Studying marcomolecular transitions by NMR and computer simulations

Stelzl, Lukas Sebastian January 2014 (has links)
Macromolecular transitions such as conformational changes and protein-protein association underlie many biological processes. Conformational changes in the N-terminal domain of the transmembrane protein DsbD (nDsbD) were studied by NMR and molecular dynamics (MD) simulations. nDsbD supplies reductant to biosynthetic pathways in the oxidising periplasm of Gram-negative bacteria after receiving reductant from the C-terminal domain of DsbD (cDsbD). Reductant transfer in the DsbD pathway happens via protein-protein association and subsequent thiol-disulphide exchange reactions. The cap loop shields the active-site cysteines in nDsbD from non-cognate oxidation, but needs to open when nDsbD bind its interaction partners. The loop was rigid in MD simulations of reduced nDsbD. More complicated dynamics were observed for oxidised nDsbD, as the disulphide bond introduces frustration which led to loop opening in some trajectories. The simulations of oxidised and reduced nDsbD agreed well with previous NMR spin-relaxation and residual dipolar coupling measurements as well as chemical shift-based torsion angle predictions. NMR relaxation dispersion experiments revealed that the cap loop of oxidised nDsbD exchanges between a major and a minor conformation. The differences in their conformational dynamics may explain why oxidised nDsbD binds its physiological partner cDsbD much tighter than reduced nDsbD. The redox-state dependent interaction between cDsbD and nDsbD is thought to enhance turnover. NMR relaxation dispersion experiments gave insight into the kinetics of the redox-state dependent interaction. MD simulations identified dynamic encounter complexes in the association of nDsbD with cDsbD. The mechanism of the conformational changes in the transport cycle of LacY were also investigated.
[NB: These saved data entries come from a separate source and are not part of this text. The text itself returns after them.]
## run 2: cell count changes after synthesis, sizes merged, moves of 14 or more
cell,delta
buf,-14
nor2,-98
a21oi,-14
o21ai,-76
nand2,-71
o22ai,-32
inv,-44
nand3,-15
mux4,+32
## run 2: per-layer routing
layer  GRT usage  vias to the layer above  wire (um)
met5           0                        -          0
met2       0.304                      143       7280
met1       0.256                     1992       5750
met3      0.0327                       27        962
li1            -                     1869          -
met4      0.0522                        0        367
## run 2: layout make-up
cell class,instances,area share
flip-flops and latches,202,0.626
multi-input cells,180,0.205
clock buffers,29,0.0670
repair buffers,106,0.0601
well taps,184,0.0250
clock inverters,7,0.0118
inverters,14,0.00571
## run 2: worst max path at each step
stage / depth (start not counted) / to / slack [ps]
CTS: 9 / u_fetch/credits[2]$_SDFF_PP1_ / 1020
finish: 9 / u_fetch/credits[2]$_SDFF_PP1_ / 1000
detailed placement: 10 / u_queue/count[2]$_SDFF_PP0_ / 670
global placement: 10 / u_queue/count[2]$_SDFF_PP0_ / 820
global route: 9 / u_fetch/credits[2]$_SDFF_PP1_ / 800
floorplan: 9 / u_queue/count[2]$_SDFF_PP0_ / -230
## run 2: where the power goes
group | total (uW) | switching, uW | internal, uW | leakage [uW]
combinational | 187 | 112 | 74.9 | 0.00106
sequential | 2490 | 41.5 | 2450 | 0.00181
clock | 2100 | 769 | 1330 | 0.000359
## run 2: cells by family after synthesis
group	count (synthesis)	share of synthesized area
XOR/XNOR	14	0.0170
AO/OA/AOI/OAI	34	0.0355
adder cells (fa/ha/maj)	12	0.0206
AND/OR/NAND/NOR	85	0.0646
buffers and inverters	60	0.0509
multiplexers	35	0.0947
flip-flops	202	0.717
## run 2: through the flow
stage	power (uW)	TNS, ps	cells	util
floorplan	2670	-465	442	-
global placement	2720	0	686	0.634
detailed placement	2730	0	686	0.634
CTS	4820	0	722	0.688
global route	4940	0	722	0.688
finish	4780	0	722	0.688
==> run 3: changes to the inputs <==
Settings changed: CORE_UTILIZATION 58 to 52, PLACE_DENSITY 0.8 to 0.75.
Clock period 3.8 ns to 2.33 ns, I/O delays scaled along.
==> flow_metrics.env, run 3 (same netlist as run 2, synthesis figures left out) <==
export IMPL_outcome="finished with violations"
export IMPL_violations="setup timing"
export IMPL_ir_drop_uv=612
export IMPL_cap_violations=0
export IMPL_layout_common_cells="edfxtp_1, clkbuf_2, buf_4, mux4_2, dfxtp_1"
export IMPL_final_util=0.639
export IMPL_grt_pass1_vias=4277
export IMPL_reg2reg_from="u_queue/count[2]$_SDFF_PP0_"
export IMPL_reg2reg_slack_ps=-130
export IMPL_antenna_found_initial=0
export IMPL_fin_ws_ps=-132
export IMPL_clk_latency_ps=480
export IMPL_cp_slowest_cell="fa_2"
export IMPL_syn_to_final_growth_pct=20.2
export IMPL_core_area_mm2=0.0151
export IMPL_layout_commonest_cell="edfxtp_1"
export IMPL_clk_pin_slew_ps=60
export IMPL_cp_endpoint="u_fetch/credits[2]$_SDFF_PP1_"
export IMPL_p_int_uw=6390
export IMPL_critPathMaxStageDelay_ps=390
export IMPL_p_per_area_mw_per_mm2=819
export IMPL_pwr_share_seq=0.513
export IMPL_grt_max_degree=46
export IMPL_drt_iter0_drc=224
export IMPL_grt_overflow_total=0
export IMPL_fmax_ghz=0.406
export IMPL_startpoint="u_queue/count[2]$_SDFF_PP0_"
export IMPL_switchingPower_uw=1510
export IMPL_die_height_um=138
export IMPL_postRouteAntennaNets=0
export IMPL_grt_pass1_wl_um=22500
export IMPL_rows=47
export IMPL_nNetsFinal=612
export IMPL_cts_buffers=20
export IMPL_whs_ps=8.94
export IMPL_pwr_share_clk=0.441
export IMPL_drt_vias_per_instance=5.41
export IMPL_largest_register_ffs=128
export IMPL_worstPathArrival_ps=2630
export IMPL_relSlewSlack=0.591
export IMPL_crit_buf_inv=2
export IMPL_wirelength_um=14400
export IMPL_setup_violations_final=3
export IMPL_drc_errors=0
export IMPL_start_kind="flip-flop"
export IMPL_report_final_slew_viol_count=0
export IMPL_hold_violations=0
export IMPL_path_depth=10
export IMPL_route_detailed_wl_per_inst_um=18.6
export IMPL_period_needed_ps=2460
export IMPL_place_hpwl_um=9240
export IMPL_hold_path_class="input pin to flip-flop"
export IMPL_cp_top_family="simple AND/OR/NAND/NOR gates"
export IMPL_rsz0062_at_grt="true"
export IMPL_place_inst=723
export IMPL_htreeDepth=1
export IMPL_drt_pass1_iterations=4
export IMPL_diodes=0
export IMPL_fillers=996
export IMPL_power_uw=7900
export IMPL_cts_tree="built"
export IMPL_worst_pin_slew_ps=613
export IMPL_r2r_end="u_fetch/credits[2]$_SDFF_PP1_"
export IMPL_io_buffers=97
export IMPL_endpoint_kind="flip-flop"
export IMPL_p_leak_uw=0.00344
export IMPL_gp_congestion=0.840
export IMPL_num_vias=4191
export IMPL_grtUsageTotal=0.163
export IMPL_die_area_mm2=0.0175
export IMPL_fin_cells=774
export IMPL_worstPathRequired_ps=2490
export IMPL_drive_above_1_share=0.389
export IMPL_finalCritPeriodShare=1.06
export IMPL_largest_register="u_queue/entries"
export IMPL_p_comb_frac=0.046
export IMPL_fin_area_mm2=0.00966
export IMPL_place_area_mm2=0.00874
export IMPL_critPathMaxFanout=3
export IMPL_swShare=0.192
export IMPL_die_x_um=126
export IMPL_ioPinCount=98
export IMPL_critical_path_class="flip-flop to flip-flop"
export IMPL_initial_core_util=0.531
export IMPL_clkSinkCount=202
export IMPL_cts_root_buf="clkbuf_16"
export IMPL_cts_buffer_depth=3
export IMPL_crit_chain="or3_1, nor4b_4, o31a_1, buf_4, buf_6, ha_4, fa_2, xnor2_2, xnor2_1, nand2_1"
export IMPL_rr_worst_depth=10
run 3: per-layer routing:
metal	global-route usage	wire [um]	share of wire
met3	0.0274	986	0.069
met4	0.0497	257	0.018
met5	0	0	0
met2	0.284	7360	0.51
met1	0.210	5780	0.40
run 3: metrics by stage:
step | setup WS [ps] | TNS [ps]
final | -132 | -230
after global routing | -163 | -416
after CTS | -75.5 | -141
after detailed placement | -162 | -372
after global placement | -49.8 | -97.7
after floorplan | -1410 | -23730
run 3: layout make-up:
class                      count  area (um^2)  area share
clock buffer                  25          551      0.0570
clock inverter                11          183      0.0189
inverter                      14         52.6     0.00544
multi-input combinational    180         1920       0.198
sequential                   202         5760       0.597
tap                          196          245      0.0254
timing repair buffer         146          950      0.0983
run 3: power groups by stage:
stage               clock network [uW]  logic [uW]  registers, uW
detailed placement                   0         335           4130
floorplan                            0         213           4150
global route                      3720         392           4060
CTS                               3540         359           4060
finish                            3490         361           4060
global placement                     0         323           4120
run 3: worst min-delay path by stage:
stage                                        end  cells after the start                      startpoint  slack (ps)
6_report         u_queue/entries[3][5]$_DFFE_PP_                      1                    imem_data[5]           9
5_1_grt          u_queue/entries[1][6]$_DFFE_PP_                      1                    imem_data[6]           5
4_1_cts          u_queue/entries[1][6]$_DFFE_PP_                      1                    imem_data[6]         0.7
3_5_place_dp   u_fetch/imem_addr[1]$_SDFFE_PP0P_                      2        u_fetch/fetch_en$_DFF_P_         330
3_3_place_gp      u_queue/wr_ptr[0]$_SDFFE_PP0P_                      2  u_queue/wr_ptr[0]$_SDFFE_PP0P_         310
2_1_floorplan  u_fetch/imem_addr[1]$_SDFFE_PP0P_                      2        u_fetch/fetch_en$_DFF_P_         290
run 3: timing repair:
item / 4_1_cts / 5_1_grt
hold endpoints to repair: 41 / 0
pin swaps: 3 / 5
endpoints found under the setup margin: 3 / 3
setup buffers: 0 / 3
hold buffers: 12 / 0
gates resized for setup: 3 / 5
<file path="src/fog_params.svh">
`ifndef FOG_PARAMS_SVH
`define FOG_PARAMS_SVH

// loop channel count, one ADC in and one DAC out each
`define FOG_NUM_CH 3

// converter widths
`define FOG_ADC_W 14 // signed ADC sample
`define FOG_DAC_W 16 // parallel DAC code

// internal loop arithmetic
`define FOG_WORD_W 32 // err, step, ramp, amplitudes, offset

// modulation half-period counter, also the settle wait
`define FOG_CNT_W 16

// largest averaging shift, window is 2**avg_sel samples
// 8 gives 256 samples per half, well inside FOG_WORD_W
`define FOG_AVG_MAX 8

`endif
</file>
<file path="src/fog_pkg.sv">
`default_nettype none

`include "fog_params.svh"

package fog_pkg;

	// raw ADC stream, two's complement
	typedef logic signed [`FOG_ADC_W-1:0] adc_sample_t;

	// DAC code, offset binary at the pins
	typedef logic [`FOG_DAC_W-1:0] dac_code_t;

	// loop arithmetic word, wraps freely
	typedef logic signed [`FOG_WORD_W-1:0] loop_word_t;

	// position inside a modulation half
	typedef logic [`FOG_CNT_W-1:0] half_cnt_t;

	// averaging shift, sized to hold 0..FOG_AVG_MAX
	typedef logic [$clog2(`FOG_AVG_MAX+1)-1:0] avg_sel_t;

	// feedback gain shift, any shift of the loop word
	typedef logic [$clog2(`FOG_WORD_W)-1:0] gain_sel_t;

endpackage

`default_nettype wire

</file>
<file path="src/fog_if.sv">
`default_nettype none

// modulation bus, one generator fans out to all channels and the DAC driver
interface mod_if import fog_pkg::*; ();

	loop_word_t mod_out; // amp_h or amp_l
	logic status; // 1 in the positive half
	logic step_trig; // first cycle of each new half
	half_cnt_t half_pos; // cycle index inside the half

	modport source (
		output mod_out,
		output status,
		output step_trig,
		output half_pos
	);

	modport sink (
		input mod_out,
		input status,
		input step_trig,
		input half_pos
	);

endinterface

// per-channel demodulator result, err qualified by err_valid
interface err_if import fog_pkg::*; ();

	loop_word_t err;
	logic err_valid; // single cycle strobe per period
	loop_word_t high_avg; // monitor only
	loop_word_t low_avg; // monitor only

	modport source (output err, output err_valid, output high_avg, output low_avg);

	modport sink (input err, input err_valid, input high_avg, input low_avg);

endinterface

`default_nettype wire

</file>
<file path="src/fog_loop_top.sv">
`default_nettype none

`include "fog_params.svh"

module fog_loop_top import fog_pkg::*; (
	input wire logic CLOCK_DAC_1,
	input wire logic i_rst_n,
	// modulation setup
	input wire half_cnt_t i_freq_cnt,
	input wire loop_word_t i_amp_h,
	input wire loop_word_t i_amp_l,
	// demodulator setup, common to all channels
	input wire half_cnt_t i_wait_cnt,
	input wire avg_sel_t i_avg_sel,
	input wire logic i_polarity,
	input wire loop_word_t i_err_offset,
	// feedback setup
	input wire gain_sel_t i_gain_sel,
	input wire logic [`FOG_NUM_CH-1:0] i_fb_on, // one enable per channel
	// converters
	input wire adc_sample_t i_adc [`FOG_NUM_CH],
	output dac_code_t o_dac [`FOG_NUM_CH],
	output logic o_dac_rst
);

	mod_if u_mod_if (); // shared square wave timing
	dac_code_t ramp [`FOG_NUM_CH]; // per-channel ramps gathered for the driver

	mod_square_gen u_mod_square_gen (
		.CLOCK_DAC_1 (CLOCK_DAC_1),
		.i_rst_n (i_rst_n),
		.i_freq_cnt (i_freq_cnt),
		.i_amp_h (i_amp_h),
		.i_amp_l (i_amp_l),
		.o_mod (u_mod_if.source)
	);

	// identical loops, all locked to the one modulation
	for (genvar ch = 0; ch < `FOG_NUM_CH; ch++) begin : g_ch
		fog_channel u_fog_channel (
			.CLOCK_DAC_1 (CLOCK_DAC_1),
			.i_rst_n (i_rst_n),
			.i_adc (i_adc[ch]),
			.i_wait_cnt (i_wait_cnt),
			.i_avg_sel (i_avg_sel),
			.i_polarity (i_polarity),
			.i_err_offset (i_err_offset),
			.i_fb_on (i_fb_on[ch]),
			.i_gain_sel (i_gain_sel),
			.i_mod (u_mod_if.sink),
			.o_ramp (ramp[ch])
		);
	end

	dac_driver u_dac_driver (
		.CLOCK_DAC_1 (CLOCK_DAC_1),
		.i_rst_n (i_rst_n),
		.i_mod (u_mod_if.sink),
		.i_ramp (ramp),
		.o_dac (o_dac),
		.o_dac_rst (o_dac_rst)
	);

endmodule

`default_nettype wire

</file>
<file path="src/dac_driver.sv">
`default_nettype none

`include "fog_params.svh"

module dac_driver import fog_pkg::*; (
	input wire logic CLOCK_DAC_1,
	input wire logic i_rst_n,
	mod_if.sink i_mod, // modulation added on top of every ramp
	input wire dac_code_t i_ramp [`FOG_NUM_CH],
	output dac_code_t o_dac [`FOG_NUM_CH], // offset binary
	output logic o_dac_rst
);

	dac_code_t dac_sum [`FOG_NUM_CH]; // two's complement ramp + mod
	logic dac_rst_q;

	// only the low bits matter, so add at DAC width
	always_comb begin
		for (int ch = 0; ch < `FOG_NUM_CH; ch++)
			dac_sum[ch] = i_ramp[ch] + dac_code_t'(i_mod.mod_out);
	end

	// output registers, msb flip turns signed into offset binary
	always_ff @(posedge CLOCK_DAC_1) begin
		for (int ch = 0; ch < `FOG_NUM_CH; ch++)
			o_dac[ch] <= {~dac_sum[ch][`FOG_DAC_W-1], dac_sum[ch][`FOG_DAC_W-2:0]};
	end

	// DAC reset held through reset, drops one cycle after release
	always_ff @(posedge CLOCK_DAC_1) begin
		if (!i_rst_n)
			dac_rst_q <= 1'b1;
		else
			dac_rst_q <= 1'b0;
	end

	assign o_dac_rst = dac_rst_q;

endmodule

`default_nettype wire

</file>
<file path="src/fog_channel.sv">
`default_nettype none

module fog_channel import fog_pkg::*; (
	input wire logic CLOCK_DAC_1,
	input wire logic i_rst_n,
	input wire adc_sample_t i_adc,
	input wire half_cnt_t i_wait_cnt,
	input wire avg_sel_t i_avg_sel,
	input wire logic i_polarity,
	input wire loop_word_t i_err_offset,
	input wire logic i_fb_on,
	input wire gain_sel_t i_gain_sel,
	mod_if.sink i_mod, // shared modulation timing
	output dac_code_t o_ramp
);

	err_if u_err_if (); // demodulator to integrator, private to this channel

	// demodulate, one error per modulation period
	err_demod u_err_demod (
		.CLOCK_DAC_1 (CLOCK_DAC_1),
		.i_rst_n (i_rst_n),
		.i_adc (i_adc),
		.i_wait_cnt (i_wait_cnt),
		.i_avg_sel (i_avg_sel),
		.i_polarity (i_polarity),
		.i_err_offset (i_err_offset),
		.i_mod (i_mod),
		.o_err (u_err_if.source)
	);

	// error -> step -> ramp
	loop_integrator u_loop_integrator (
		.CLOCK_DAC_1 (CLOCK_DAC_1),
		.i_rst_n (i_rst_n),
		.i_fb_on (i_fb_on),
		.i_gain_sel (i_gain_sel),
		.i_err (u_err_if.sink),
		.o_ramp (o_ramp)
	);

endmodule

`default_nettype wire

</file>
<file path="src/loop_integrator.sv">
`default_nettype none

module loop_integrator import fog_pkg::*; (
	input wire logic CLOCK_DAC_1,
	input wire logic i_rst_n,
	input wire logic i_fb_on, // closes the loop for this channel
	input wire gain_sel_t i_gain_sel, // feedback gain as a right shift
	err_if.sink i_err,
	output dac_code_t o_ramp // phase ramp toward the DAC
);

	loop_word_t step; // feedback step, integral of err
	loop_word_t ramp; // phase ramp, integral of step
	loop_word_t step_next;

	// scaled error added to the held step
	assign step_next = step + (i_err.err >>> i_gain_sel);

	// both integrators advance once per period, on err_valid
	always_ff @(posedge CLOCK_DAC_1) begin
		if (!i_rst_n) begin
			step <= '0;
			ramp <= '0;
		end else if (i_err.err_valid) begin
			if (i_fb_on) begin
				step <= step_next;
				ramp <= ramp + step_next; // uses the new step, wraps at 32 bits
			end else begin
				step <= '0; // open loop, ramp parks where it is
			end
		end
	end

	// DAC only sees the low bits, the 2pi reset is the natural wrap
	assign o_ramp = dac_code_t'(ramp);

endmodule

`default_nettype wire

</file>
<file path="src/err_demod.sv">
`default_nettype none

`include "fog_params.svh"

module err_demod import fog_pkg::*; (
	input wire logic CLOCK_DAC_1,
	input wire logic i_rst_n,
	input wire adc_sample_t i_adc, // photodetector samples
	input wire half_cnt_t i_wait_cnt, // settle cycles before the window
	input wire avg_sel_t i_avg_sel, // window is 2**avg_sel samples
	input wire logic i_polarity, // flip error sign
	input wire loop_word_t i_err_offset, // added after the sign flip
	mod_if.sink i_mod,
	err_if.source o_err
);

	loop_word_t sample; // sign extended ADC sample
	loop_word_t acc; // running sum of the current half
	loop_word_t half_avg; // average of the half that just closed
	loop_word_t high_avg;
	loop_word_t low_avg;
	loop_word_t diff; // high minus low
	loop_word_t err;
	logic err_valid;
	logic [`FOG_CNT_W:0] win_len; // one bit wider, no overflow
	logic [`FOG_CNT_W:0] win_end;
	logic in_win; // this cycle is inside the settle window
	logic high_done; // boundary closing a positive half

	assign sample = loop_word_t'(i_adc);

	// window is [wait_cnt, wait_cnt + 2**avg_sel)
	assign win_len = {{`FOG_CNT_W{1'b0}}, 1'b1} << i_avg_sel;
	assign win_end = {1'b0, i_wait_cnt} + win_len;
	assign in_win = (i_mod.half_pos >= i_wait_cnt) && ({1'b0, i_mod.half_pos} < win_end);

	// power of two average, arithmetic shift keeps the sign
	assign half_avg = acc >>> i_avg_sel;

	// status has already flipped when step_trig shows up
	assign high_done = i_mod.step_trig && !i_mod.status;

	// new high average goes straight into the difference
	assign diff = half_avg - low_avg;

	always_ff @(posedge CLOCK_DAC_1) begin
		if (!i_rst_n) begin
			acc <= '0;
			high_avg <= '0;
			low_avg <= '0;
			err_valid <= 1'b0;
		end else begin
			err_valid <= high_done; // one cycle after the boundary
			if (i_mod.step_trig) begin
				// position 0 may already be in the next window
				acc <= in_win ? sample : '0;
				if (i_mod.status)
					low_avg <= half_avg; // negative half just ended
				else
					high_avg <= half_avg;
			end else if (in_win) begin
				acc <= acc + sample;
			end
		end
	end

	// error word, only meaningful while err_valid is high
	always_ff @(posedge CLOCK_DAC_1) begin
		if (high_done)
			err <= (i_polarity ? -diff : diff) + i_err_offset;
	end

	assign o_err.err = err;
	assign o_err.err_valid = err_valid;
	assign o_err.high_avg = high_avg;
	assign o_err.low_avg = low_avg;

endmodule

`default_nettype wire

</file>
<file path="src/mod_square_gen.sv">
`default_nettype none

module mod_square_gen import fog_pkg::*; (
	input wire logic CLOCK_DAC_1,
	input wire logic i_rst_n,
	input wire half_cnt_t i_freq_cnt, // cycles per half
	input wire loop_word_t i_amp_h, // level in positive half
	input wire loop_word_t i_amp_l, // level in negative half
	mod_if.source o_mod
);

	half_cnt_t half_pos; // runs 0 .. freq_cnt-1
	logic status; // current half, starts low
	logic step_trig; // registered boundary pulse
	logic last_pos; // final cycle of this half

	// compare against freq_cnt-1 so the wrap costs no extra cycle
	assign last_pos = (half_pos == half_cnt_t'(i_freq_cnt - 1'b1));

	always_ff @(posedge CLOCK_DAC_1) begin
		if (!i_rst_n) begin
			half_pos <= '0;
			status <= 1'b0; // negative half first
			step_trig <= 1'b0;
		end else begin
			step_trig <= last_pos; // lands on position 0 of the new half
			if (last_pos) begin
				half_pos <= '0;
				status <= ~status; // flip half
			end else begin
				half_pos <= half_pos + 1'b1;
			end
		end
	end

	// amplitude follows status with no extra register
	assign o_mod.mod_out = status ? i_amp_h : i_amp_l;
	assign o_mod.status = status;
	assign o_mod.step_trig = step_trig;
	assign o_mod.half_pos = half_pos; // shared by every channel window

endmodule

`default_nettype wire

</file>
LacY switches between periplasmic open and cytoplasmic open conformations to transport sugars across the cell membrane. Two mechanisms have been proposed for the conformational change, a rocker-switch mechanism based on rigid body motions and an “airlock” like mechanism in which the transporter would switch conformation via a fully occluded structure. In MD simulations using the novel dynamics importance sampling approach such a fully occluded structure was found. The simulations argued against a strict “rocker-switch” mechanism.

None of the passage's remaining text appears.